It would be nice to have a crystal ball or a lifetime sense of loving security but save that for the Disney channel. Relationships that are significant require commensurate effort to maintain and even grow our love, communication, respect, trust and care for one another. The future is yet a dream but I still want the companionship of this special woman and we have a lifetime of experience to build on. I work on and expect to be friends forever.
I hope people will also see divorce as one of many reasonable, if painful, adjustments to our truth that need not mean failure. Loving someone deeply means we also want the best for them even if that is not being with us.
Ugh. I tried to respond to this and realized that I was writing my life story again. Then I read that story, and distilled a punchline:
Whenever you start, it'll be too early and too late. If I had waited until my wife started seeing a gender-aware therapist, I'd have a lot less scarring. But those scars are healing. And it was rather impossible for me to wait for that, as we didn't know that we should both be in therapy until long after I'd tried "cross"-dressing.

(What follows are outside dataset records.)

**config.mk**
```make
export PLATFORM = sky130hd
export DESIGN_NAME = lph_front_flat
export DESIGN_NICKNAME = d
export VERILOG_FILES = /design/src/hw/rtl/lph_pkg.sv /design/src/hw/rtl/lph_if.sv /design/src/hw/rtl/lph_front.sv /design/src/flat_wrapper.sv
export SDC_FILE = /design/constraint.sdc
export NUM_CORES = 1
export LEC_CHECK = 0
export BUFFER_PORTS_ARGS = -buffer_cell sky130_fd_sc_hd__buf_2
export CORE_ASPECT_RATIO = 0.5
export CORE_UTILIZATION = 40
export DETAILED_ROUTE_END_ITERATION = 7
export GPL_TIMING_DRIVEN = 0
export PLACE_DENSITY_LB_ADDON = 0.3
export SLEW_MARGIN = 20
export SYNTH_ARGS = -nofsm -noshare
export SYNTH_HDL_FRONTEND = slang
export SYNTH_SLANG_ARGS = --single-unit
```
**constraint.sdc**
```tcl
create_clock -name clk -period 4.83 [get_ports clk]
set_input_delay 0 -clock clk [delete_from_list [all_inputs] [get_ports clk]]
set_output_delay 0 -clock clk [all_outputs]
set_load 0.1 [all_outputs]
```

Quote from: kelseygal on November 11, 2015, 09:59:36 PM
After you came out to your spouse, when did you start dressing around the house, and what is the "etiquette" on this?? I really want to start living as a woman at home and as soon as possible and start venturing out from there... But I also don't want to make it awkward for her, ya know?I realize she may not be as accepting... Also feel very self conscious about my voice, which I imagine is pretty normal.
Coming out to her on Friday the 27th, so nervous!!

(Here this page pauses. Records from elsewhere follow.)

[src/hw/rtl/ptb_pkg.sv]
// ----------------------------------------------------------------------------
// ptb_pkg
// Shared types and codes for the periodic timer event bank.
// ----------------------------------------------------------------------------
package ptb_pkg;

   localparam int SLOT_COUNT = 8;
   localparam int SLOT_W     = $clog2(SLOT_COUNT);
   localparam int CNT_W      = $clog2(SLOT_COUNT + 1);

   localparam logic [2:0] ACT_TICK  = 3'd0;
   localparam logic [2:0] ACT_REQ   = 3'd1;
   localparam logic [2:0] ACT_REL   = 3'd2;
   localparam logic [2:0] ACT_OPEN  = 3'd3;
   localparam logic [2:0] ACT_CLOSE = 3'd4;
   localparam logic [2:0] ACT_READ  = 3'd5;

   localparam logic [1:0] KIND_REQ  = 2'd0;
   localparam logic [1:0] KIND_FIRE = 2'd1;
   localparam logic [1:0] KIND_READ = 2'd2;

   typedef struct packed {
      logic [2:0]  action;
      logic [15:0] reload_value;
      logic [15:0] slot_number;
      logic [31:0] seen_ticks;
   } req_type;

   typedef struct packed {
      logic [1:0]  result_kind;
      logic [2:0]  slot_index;
      logic        success;
      logic [31:0] tick_value;
      logic        tick_changed;
      logic        last_result;
   } rsp_type;

   typedef struct packed {
      logic              accept;
      logic              step;
      logic [SLOT_W-1:0] idx;
   } cmd_type;

   typedef struct packed {
      logic out_free;
      logic tick_start;
      logic cur_fire;
   } sts_type;

endpackage

[src/hw/rtl/ptb_ctrl.sv]
// ----------------------------------------------------------------------------
// ptb_ctrl
// Sequencer: accepts one item at a time and walks the slots on a tick.
// ----------------------------------------------------------------------------
module ptb_ctrl (
   input  logic             clock,
   input  logic             reset,
   input  logic             req_valid,
   output logic             req_stall,
   input  ptb_pkg::sts_type sts,
   output ptb_pkg::cmd_type cmd
);

   typedef enum logic {
      ST_IDLE,
      ST_SCAN
   } state_type;

   state_type                  state_ff;
   logic [ptb_pkg::SLOT_W-1:0] idx_ff;
   logic                       accept;
   logic                       step;

   assign req_stall = !(state_ff == ST_IDLE && sts.out_free);
   assign accept    = req_valid && state_ff == ST_IDLE && sts.out_free;
   assign step      = state_ff == ST_SCAN && (!sts.cur_fire || sts.out_free);

   assign cmd.accept = accept;
   assign cmd.step   = step;
   assign cmd.idx    = idx_ff;

   always_ff @(posedge clock) begin
      if (reset) begin
         state_ff <= ST_IDLE;
         idx_ff   <= '0;
      end else begin
         unique case (state_ff)
            ST_IDLE: begin
               idx_ff <= '0;
               if (accept && sts.tick_start) begin
                  state_ff <= ST_SCAN;
               end
            end
            ST_SCAN: begin
               if (step) begin
                  if (idx_ff == ptb_pkg::SLOT_W'(ptb_pkg::SLOT_COUNT - 1)) begin
                     state_ff <= ST_IDLE;
                     idx_ff   <= '0;
                  end else begin
                     idx_ff <= idx_ff + 1'b1;
                  end
               end
            end
            default: state_ff <= ST_IDLE;
         endcase
      end
   end

endmodule

[src/hw/rtl/ptb_dp.sv]
// ----------------------------------------------------------------------------
// ptb_dp
// Slot stores, tick counter, bank flags and the result register.
// ----------------------------------------------------------------------------
module ptb_dp (
   input  logic             clock,
   input  logic             reset,
   input  ptb_pkg::req_type req_payload,
   input  logic             rsp_stall,
   output logic             rsp_valid,
   output ptb_pkg::rsp_type rsp_payload,
   input  ptb_pkg::cmd_type cmd,
   output ptb_pkg::sts_type sts
);

   localparam int N = ptb_pkg::SLOT_COUNT;

   logic [N-1:0]              used_ff, used_in;
   logic [15:0]               cd_ff [N];
   logic [15:0]               cd_in [N];
   logic [15:0]               period_ff [N];
   logic [15:0]               period_in [N];
   logic [N-1:0]              fire_ff, fire_in;
   logic [ptb_pkg::CNT_W-1:0] cnt_ff, cnt_in;
   logic                      running_ff, running_in;
   logic                      open_ff, open_in;
   logic [31:0]               total_ff, total_in;
   logic                      rsp_valid_ff, rsp_valid_in;
   ptb_pkg::rsp_type          rsp_ff, rsp_in;

   logic                      out_free;
   logic [N-1:0]              fire_mask;
   logic [N-1:0]              base_used;
   logic [ptb_pkg::CNT_W-1:0] base_cnt;
   logic                      found;
   logic [ptb_pkg::SLOT_W-1:0] free_idx;
   logic [ptb_pkg::SLOT_W-1:0] rel_idx;
   logic                      more_fire;
   logic                      load;

   assign out_free   = !rsp_valid_ff || !rsp_stall;
   assign rel_idx    = req_payload.slot_number[ptb_pkg::SLOT_W-1:0];

   assign sts.out_free   = out_free;
   assign sts.tick_start = req_payload.action == ptb_pkg::ACT_TICK && running_ff;
   assign sts.cur_fire   = fire_ff[cmd.idx];

   assign rsp_valid   = rsp_valid_ff;
   assign rsp_payload = rsp_ff;

   always_comb begin
      fire_mask = '0;
      more_fire = 1'b0;
      found     = 1'b0;
      free_idx  = '0;
      for (int i = 0; i < N; i++) begin
         fire_mask[i] = used_ff[i] && cd_ff[i] == 16'd1;
         if (i > int'(cmd.idx) && fire_ff[i]) begin
            more_fire = 1'b1;
         end
      end
      base_used = running_ff ? used_ff : '0;
      base_cnt  = running_ff ? cnt_ff : '0;
      for (int i = N - 1; i >= 0; i--) begin
         if (!base_used[i]) begin
            found    = 1'b1;
            free_idx = ptb_pkg::SLOT_W'(i);
         end
      end
   end

   always_comb begin
      used_in    = used_ff;
      cd_in      = cd_ff;
      period_in  = period_ff;
      fire_in    = fire_ff;
      cnt_in     = cnt_ff;
      running_in = running_ff;
      open_in    = open_ff;
      total_in   = total_ff;
      load       = 1'b0;
      rsp_in     = rsp_ff;

      if (cmd.accept) begin
         case (req_payload.action)
            ptb_pkg::ACT_TICK: begin
               if (running_ff) begin
                  total_in   = total_ff + 32'd1;
                  fire_in    = fire_mask;
                  running_in = !(cnt_ff == '0 && !open_ff);
               end
            end
            ptb_pkg::ACT_REQ: begin
               running_in = 1'b1;
               used_in    = base_used;
               cnt_in     = base_cnt;
               if (found) begin
                  used_in[free_idx]   = 1'b1;
                  cd_in[free_idx]     = req_payload.reload_value;
                  period_in[free_idx] = req_payload.reload_value;
                  cnt_in              = base_cnt + 1'b1;
               end
               load   = 1'b1;
               rsp_in = '{result_kind: ptb_pkg::KIND_REQ,
                          slot_index: 3'(free_idx), success: found,
                          tick_value: 32'd0, tick_changed: 1'b0,
                          last_result: 1'b1};
            end
            ptb_pkg::ACT_REL: begin
               if (req_payload.slot_number < 16'(N) && used_ff[rel_idx]) begin
                  used_in[rel_idx] = 1'b0;
                  if (cnt_ff != '0) begin
                     cnt_in = cnt_ff - 1'b1;
                  end
               end
            end
            ptb_pkg::ACT_OPEN: begin
               if (!running_ff) begin
                  used_in    = '0;
                  cnt_in     = '0;
                  running_in = 1'b1;
               end
               if (!open_ff) begin
                  total_in = 32'd0;
               end
               open_in = 1'b1;
            end
            ptb_pkg::ACT_CLOSE: begin
               open_in = 1'b0;
            end
            ptb_pkg::ACT_READ: begin
               load   = 1'b1;
               rsp_in = '{result_kind: ptb_pkg::KIND_READ, slot_index: 3'd0,
                          success: 1'b0,
                          tick_value: open_ff ? total_ff : 32'd0,
                          tick_changed: open_ff && total_ff != req_payload.seen_ticks,
                          last_result: 1'b1};
            end
            default: ;
         endcase
      end

      if (cmd.step) begin
         if (used_ff[cmd.idx]) begin
            cd_in[cmd.idx] = fire_ff[cmd.idx] ? period_ff[cmd.idx]
                                              : cd_ff[cmd.idx] - 16'd1;
         end
         if (fire_ff[cmd.idx]) begin
            load   = 1'b1;
            rsp_in = '{result_kind: ptb_pkg::KIND_FIRE,
                       slot_index: 3'(cmd.idx), success: 1'b0,
                       tick_value: 32'd0, tick_changed: 1'b0,
                       last_result: !more_fire};
         end
      end

      rsp_valid_in = load || (rsp_valid_ff && rsp_stall);
   end

   always_ff @(posedge clock) begin
      if (reset) begin
         used_ff      <= '0;
         fire_ff      <= '0;
         cnt_ff       <= '0;
         running_ff   <= 1'b0;
         open_ff      <= 1'b0;
         total_ff     <= '0;
         rsp_valid_ff <= 1'b0;
      end else begin
         used_ff      <= used_in;
         fire_ff      <= fire_in;
         cnt_ff       <= cnt_in;
         running_ff   <= running_in;
         open_ff      <= open_in;
         total_ff     <= total_in;
         rsp_valid_ff <= rsp_valid_in;
      end
   end

   always_ff @(posedge clock) begin
      cd_ff     <= cd_in;
      period_ff <= period_in;
      rsp_ff    <= rsp_in;
   end

endmodule

[src/hw/rtl/periodic_timer_event_bank_top.sv]
// ----------------------------------------------------------------------------
// periodic_timer_event_bank_top
// Bank of eight periodic event slots with a 32-bit tick counter.
// ----------------------------------------------------------------------------
// Input channel req_valid/req_stall/req_payload carries one action per
// transfer: tick, request, release, open tick, close tick or read tick.
// Result channel rsp_valid/rsp_stall/rsp_payload carries request answers,
// fired-slot reports and tick read answers; last_result marks the final
// result of an action.
// Request, release, open, close and read end with their transfer; a request
// or read answer is presented in the cycle after its transfer.
// A tick on a running bank walks the slots, one per cycle unless a firing
// slot waits on a stalled receiver; it holds the block until the walk ends,
// and each firing slot's report leaves as the walk reaches it.
// A single output register holds a pending result; while the receiver
// stalls, a walk pauses on the next firing slot and no new action is taken.
// Synchronous reset clears the slot use flags, counters, running and open
// flags and the output register; no clearing pass is needed.
// ----------------------------------------------------------------------------
module periodic_timer_event_bank_top (
   input  logic             clock,
   input  logic             reset,
   input  logic             req_valid,
   output logic             req_stall,
   input  ptb_pkg::req_type req_payload,
   output logic             rsp_valid,
   input  logic             rsp_stall,
   output ptb_pkg::rsp_type rsp_payload
);

   ptb_pkg::cmd_type cmd;
   ptb_pkg::sts_type sts;

   ptb_ctrl u_ctrl (
      .clock     (clock),
      .reset     (reset),
      .req_valid (req_valid),
      .req_stall (req_stall),
      .sts       (sts),
      .cmd       (cmd)
   );

   ptb_dp u_dp (
      .clock       (clock),
      .reset       (reset),
      .req_payload (req_payload),
      .rsp_stall   (rsp_stall),
      .rsp_valid   (rsp_valid),
      .rsp_payload (rsp_payload),
      .cmd         (cmd),
      .sts         (sts)
   );

endmodule
[config.mk]
export PLATFORM = sky130hd
export DESIGN_NAME = periodic_timer_event_bank_top
export DESIGN_NICKNAME = d
export VERILOG_FILES = /design/src/hw/rtl/ptb_pkg.sv /design/src/hw/rtl/ptb_ctrl.sv /design/src/hw/rtl/ptb_dp.sv /design/src/hw/rtl/periodic_timer_event_bank_top.sv
export SDC_FILE = /design/constraint.sdc
export NUM_CORES = 1
export LEC_CHECK = 0
export BUFFER_PORTS_ARGS = -buffer_cell sky130_fd_sc_hd__buf_4
export CELL_PAD_IN_SITES_DETAIL_PLACEMENT = 2
export CELL_PAD_IN_SITES_GLOBAL_PLACEMENT = 2
export CORE_UTILIZATION = 40
export DETAILED_ROUTE_END_ITERATION = 8
export PLACE_DENSITY_LB_ADDON = 0.08
export SETUP_SLACK_MARGIN = 0.15
export SYNTH_ARGS = -nofsm -noshare
export SYNTH_HDL_FRONTEND = slang
export SYNTH_SLANG_ARGS = --single-unit
[constraint.sdc]
create_clock -name clock -period 4.3 [get_ports clock]
set_clock_uncertainty 0.15 [all_clocks]
set_input_delay 0.215 -clock clock [delete_from_list [all_inputs] [get_ports clock]]
set_output_delay 0.215 -clock clock [all_outputs]
set_load 0.05 [all_outputs]
==> results.sh, run 1 <==
export IMPL_yosysSeqAreaShare_pct=48.5
export IMPL_rows=75
export IMPL_via_count=14800
export IMPL_slew_headroom_pct=26.1
export IMPL_clock_sinks=355
export IMPL_clk_pin_slew_ns=0.06
export IMPL_cts_tree="built"
export IMPL_cts_root_buffer="clkbuf_16"
export IMPL_track_usage_pct=30.2
export IMPL_drt_wl_total_mm=66.7
export IMPL_synth_async_reset_ratio_pct=0
export IMPL_status="completed"
export IMPL_drive_gt1_share_pct=21.9
export IMPL_fin_crit_ns=3.74
export IMPL_worstMarginPinSlew_ns=1.10
export IMPL_grt_pass1_wl_mm=99.9
export IMPL_crit_type="flop to flop"
export IMPL_cp_start_kind="flop"
export IMPL_num_io_pins=113
export IMPL_hold_viol_final=0
export IMPL_hold_depth=2
export IMPL_avgRoutedWirePerCell_um=27.7
export IMPL_fin_tns_setup_ns=0
export IMPL_synth_cell_type_count=84
export IMPL_syn_avg_cell_area_um2=10.3
export IMPL_postSynthCellCount=1678
export IMPL_clk_latency_ns=0.59
export IMPL_die_h_um=210
export IMPL_firstDrtPassIters=7
export IMPL_grt_max_degree=60
export IMPL_synth_edff_count=128
export IMPL_rsz0062_at_grt="false"
export IMPL_syn_area_um2=17300
export IMPL_max_cap_violations=0
export IMPL_regArea_um2=8400
export IMPL_ys_seq_elements=355
export IMPL_slew_viol_final=0
export IMPL_grt_pass1_vias=15800
export IMPL_postCtsResizedCells=0
export IMPL_critPathCaptureType="flop"
export IMPL_finalSetupViolCount=0
export IMPL_power_uw=7900
export IMPL_chipWidth_um=210
export IMPL_numCtsBuffers=42
export IMPL_cp_required_ns=4.57
export IMPL_diodes=0
export IMPL_fin_util_pct=48.6
export IMPL_pwr_density_cell_nw_per_um2=384
export IMPL_initial_utilization_pct=40.9
export IMPL_place_area_um2=19000
export IMPL_grt_ovfl_total=0
export IMPL_filler_cell_count=4353
export IMPL_drc_errors=0
export IMPL_core_um2=42300
export IMPL_port_buffers=112
export IMPL_syn_nets=1757
export IMPL_arrival_ns=4.01
export IMPL_synth_ff_type="dfxtp_1"
export IMPL_htreeDepth=2
export IMPL_yosysWarnings=0
export IMPL_yosys_area_top_type="dfxtp_1"
export IMPL_areaGrowthSynthToFinish_pct=18.8
export IMPL_place_congestion=0.897
export IMPL_synth_area_leaders="dfxtp_1, edfxtp_1, mux2_2"
export IMPL_dpl_hpwl_mm=45.7
export IMPL_nNetsFinal=1882
export IMPL_vias_per_cell=6.15
export IMPL_antenna_found_initial=1
export IMPL_synth_top_area_share_pct=26.3
export IMPL_drt_initial_drc_count=1241
export IMPL_design_area_um2=20600
export IMPL_ant_nets=0
export IMPL_max_freq_mhz=267
export IMPL_clockBufferDepth=3
export IMPL_period_share_pct=87.0
export IMPL_ir_worst_vdd_mv=0.239
export IMPL_rr_worst_depth=6
export IMPL_p_leak_uw=0.00714
export IMPL_path_max_fanout=40
export IMPL_min_path_type="primary input to flop"
export IMPL_multiInputGateArea_um2=8450
export IMPL_dieArea_um2=44100
layout by cell type, fill, tap and decap left out, types with 6 or more instances in the layout:
cell and n:
dfxtp_1 224, a21oi_1 176, nor2_1 175, buf_4 174, edfxtp_1 128, mux2_2 84, nand2_1 76, a211oi_1 63
a22oi_1 50, o21ai_0 45, mux2i_1 44, clkbuf_16 43, nor2b_1 38, nor4_1 38, xor2_1 35, and2_1 31
mux4_2 29, nand3_1 29, nand4_1 21, a221oi_1 21, dlygate4sd3_1 21, nor3_1 18, inv_1 17, clkbuf_1 16
and3_1 12, nand2b_1 10, nand3b_1 10, a21oi_2 10, nor3_2 9, or3_1 9, o22ai_1 9, o21ai_1 8
ha_1 8, a31oi_1 7, mux4_1 7, o211ai_1 7, a311oi_1 6, clkinv_2 6
worst max-delay path, stage by stage, from the launching register on:
cell and delay, ns:
dfxtp_4 0.72, mux2i_1 0.20, mux4_1 0.61, nand2_1 0.64, o211ai_1 0.48, o21ai_1 0.59
a21oi_1 0.16
registers in the layout (all words and copies together), names as in the netlist:
register / count
u_dp.cnt_ff: 4
u_dp.cd_ff: 128
u_dp.rsp_payload: 40
u_dp.period_ff: 128
u_ctrl.state_ff: 1
u_dp.rsp_valid: 1
u_dp.used_ff: 8
u_dp.fire_ff: 8
u_dp.open_ff: 1
u_dp.total_ff: 32
u_ctrl.idx_ff: 3
u_dp.running_ff: 1
worst paths after layout:
path | start | endpoint | slack [ns]
worst max-delay path | u_ctrl.idx_ff[2] | u_dp.cd_ff[98] | 0.56
worst min-delay path | reset | u_dp.total_ff[3] | 0.02
worst max register to register | u_ctrl.idx_ff[2] | u_dp.cd_ff[98] | 0.56
worst min register to register | u_dp.rsp_payload[38] | u_dp.rsp_payload[38] | 0.32
cells by family (layout without fill, tap and decap cells):
| logic type | after synthesis | after routing | synth area share, % |
|---|---|---|---|
| adder cells (fa/ha/maj) | 8 | 8 | 0.578 |
| flip-flops | 355 | 355 | 48.5 |
| AND/OR/NAND/NOR | 525 | 525 | 15.8 |
| AO/OA/AOI/OAI | 448 | 448 | 16.8 |
| XOR/XNOR | 40 | 40 | 2.02 |
| buffers and inverters | 136 | 294 | 3.29 |
| multiplexers | 166 | 166 | 13.0 |
power breakdown:
group	internal [µW]	switching (µW)
Sequential	3530	54.8
Combinational	288	495
Clock	2070	1460
what timing repair did:
item / in CTS / in global routing
buffers inserted: 0 / 0
hold buffers: 21 / 0
hold endpoints to repair: 193 / 0
per-layer routing:
metal / up-vias / part of all wire, % / global-route usage (%)
li1: 6618 / - / -
met1: 7677 / 44 / 40.9
met2: 430 / 47 / 49.4
met3: 108 / 5.3 / 4.29
met4: 0 / 3.0 / 10.5
met5: - / 0 / 0
through the flow:
step	hold WS [ns]	instances	setup slack [ns]
finish	0.0198	2413	0.560
global route	0.0543	2413	0.449
CTS	0.00543	2413	0.620
detailed placement	0.301	2315	0.631
global placement	0.286	2315	0.727
floorplan	0.164	1678	0.724
layout make-up:
cell class              count  area share [%]
repair buffers            198            7.67
multi-input cells        1187            41.1
inverters                  19           0.347
flip-flops and latches    355            40.9
clock inverters            16           0.840
clock buffers              61            5.66
well taps                 577            3.51
cells in the mapped netlist, types with 9 or more instances:
cell type	count
a211oi_1	63
nand4_1	21
edfxtp_1	128
nand2b_1	11
buf_2	23
and3_1	13
clkbuf_1	84
mux4_2	29
and2_1	31
mux2i_1	44
nor3_1	26
nand3_1	29
mux2_2	84
nor2b_1	38
nor2_1	176
a22oi_1	50
or3_1	9
a21oi_1	176
xor2_1	35
o22ai_1	9
a21oi_2	10
nand2_1	76
a221oi_1	21
nand3b_1	10
inv_1	17
o21ai_0	45
nor4_1	39
dfxtp_1	227
(Power assumes the default switching activity.)
==> inputs of run 2 (changes only) <==
Settings changed: BUFFER_PORTS_ARGS -buffer_cell sky130_fd_sc_hd__buf_4 to -buffer_cell sky130_fd_sc_hd__buf_2, CAP_MARGIN set to 20.
==> run 2 against run 1 <==
Via count is 1.1% higher. Clock power is 6.2% higher. Critical path depth is 2 higher. Worst hold slack better by 0.038 ns. Global-route usage is 0.71 points higher. Final area is 0.94% lower. Core utilization is 0.46 points lower. Non-clock buffer count is 1 lower. First-iteration DRC count is 17% lower. Register-to-register slack worse by 0.02 ns. Wire length is 1.9% higher. Critical path type unchanged.
==> results.sh, run 2 (same netlist as run 1, synthesis figures left out) <==
export IMPL_dieArea_um2=44100
export IMPL_postCtsHoldBufs=21
export IMPL_cts_setup_buffers=0
export IMPL_slew_headroom_pct=30.3
export IMPL_vias_per_cell=6.21
export IMPL_ir_worst_vdd_mv=0.223
export IMPL_min_path_type="primary input to flop"
export IMPL_port_buffers=112
export IMPL_fin_crit_ns=3.76
export IMPL_drc_errors=0
export IMPL_drive_gt1_share_pct=22.3
export IMPL_ant_nets=0
export IMPL_path_max_fanout=28
export IMPL_place_congestion=0.890
export IMPL_place_ws_ns=0.662
export IMPL_track_usage_pct=30.9
export IMPL_core_um2=42300
export IMPL_p_leak_uw=0.00714
export IMPL_clockBufferDepth=3
export IMPL_numCtsBuffers=43
export IMPL_final_common_cell="dfxtp_1"
export IMPL_crit_type="flop to flop"
export IMPL_clk_latency_ns=0.57
export IMPL_cts_tree="built"
export IMPL_cp_top_family="compound AO/OA/AOI/OAI gates"
export IMPL_period_share_pct=87.5
export IMPL_drt_wl_total_mm=68.0
export IMPL_crit_buf_inv=1
export IMPL_max_cap_violations=0
export IMPL_slew_viol_final=0
export IMPL_rsz0062_at_grt="false"
export IMPL_firstDrtPassIters=5
export IMPL_via_count=15000
export IMPL_postCtsResizedCells=0
export IMPL_dp_cells=2313
export IMPL_critPathMaxStageDelay_ns=0.71
export IMPL_num_io_pins=113
export IMPL_hold_viol_final=0
export IMPL_avgRoutedWirePerCell_um=28.2
export IMPL_fin_ws_ns=0.538
export IMPL_path_cells="buf_4, nor2b_1, a22oi_1, o22ai_1, nor2_1, a31o_2, a31oi_4, a21oi_1"
export IMPL_nNetsFinal=1882
export IMPL_pwr_density_cell_nw_per_um2=397
export IMPL_antenna_found_initial=1
export IMPL_rows=75
export IMPL_die_h_um=210
export IMPL_cp_required_ns=4.59
export IMPL_cp_start_kind="flop"
export IMPL_drt_initial_drc_count=1036
export IMPL_areaGrowthSynthToFinish_pct=17.6
export IMPL_arrival_ns=4.05
export IMPL_grt_ovfl_total=0
export IMPL_critPathCaptureType="flop"
export IMPL_grt_max_degree=47
export IMPL_clock_sinks=355
export IMPL_final_cell_mix="dfxtp_1, a21oi_1, nor2_1"
export IMPL_slowest_stage="dfxtp_4"
export IMPL_initial_utilization_pct=40.9
export IMPL_status="completed"
export IMPL_htreeDepth=2
export IMPL_worstMarginPinSlew_ns=1.04
export IMPL_grt_pass1_wl_mm=103
export IMPL_finalSetupViolCount=0
export IMPL_layoutNonFillerInstCount=2414
export IMPL_fin_tns_setup_ns=0
export IMPL_dpl_hpwl_mm=45.7
export IMPL_max_freq_mhz=266
export IMPL_clk_pin_slew_ns=0.06
export IMPL_chipWidth_um=210
export IMPL_grt_pass1_vias=16000
export IMPL_cts_root_buffer="clkbuf_16"
export IMPL_diodes=0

What works for me is to be honest. When i came out to her, i spoke to her at night and we went shopping for clothes the following day. But she knew i was struggling with it for at least a year. She went away on a trip and i had bought a wig and some clothes while she was gone. I burned them before she returned but the guilt was so big i told her what i did, i told her everything.
I only move forward when she is comfy and take a step back if necessary in order to avoid overwhelming her with the changes.
Like, our intimate moments at first were male and female. Shed ask me to put on man perfume and clear my nail polish etc, i thought it was perfectly acceptable and decided to comply, we adjusted little by little. Now we snuggle and kiss and other stuff in bed in full girly mode and she bought me a beautiful girly pj as a gift for our girly netflix and chills (where we actually netflix and chill on the couch lol)
Id tell her how you feel about things first. Depending on how she takes it id tell her you want to explore by means of dressing up etc.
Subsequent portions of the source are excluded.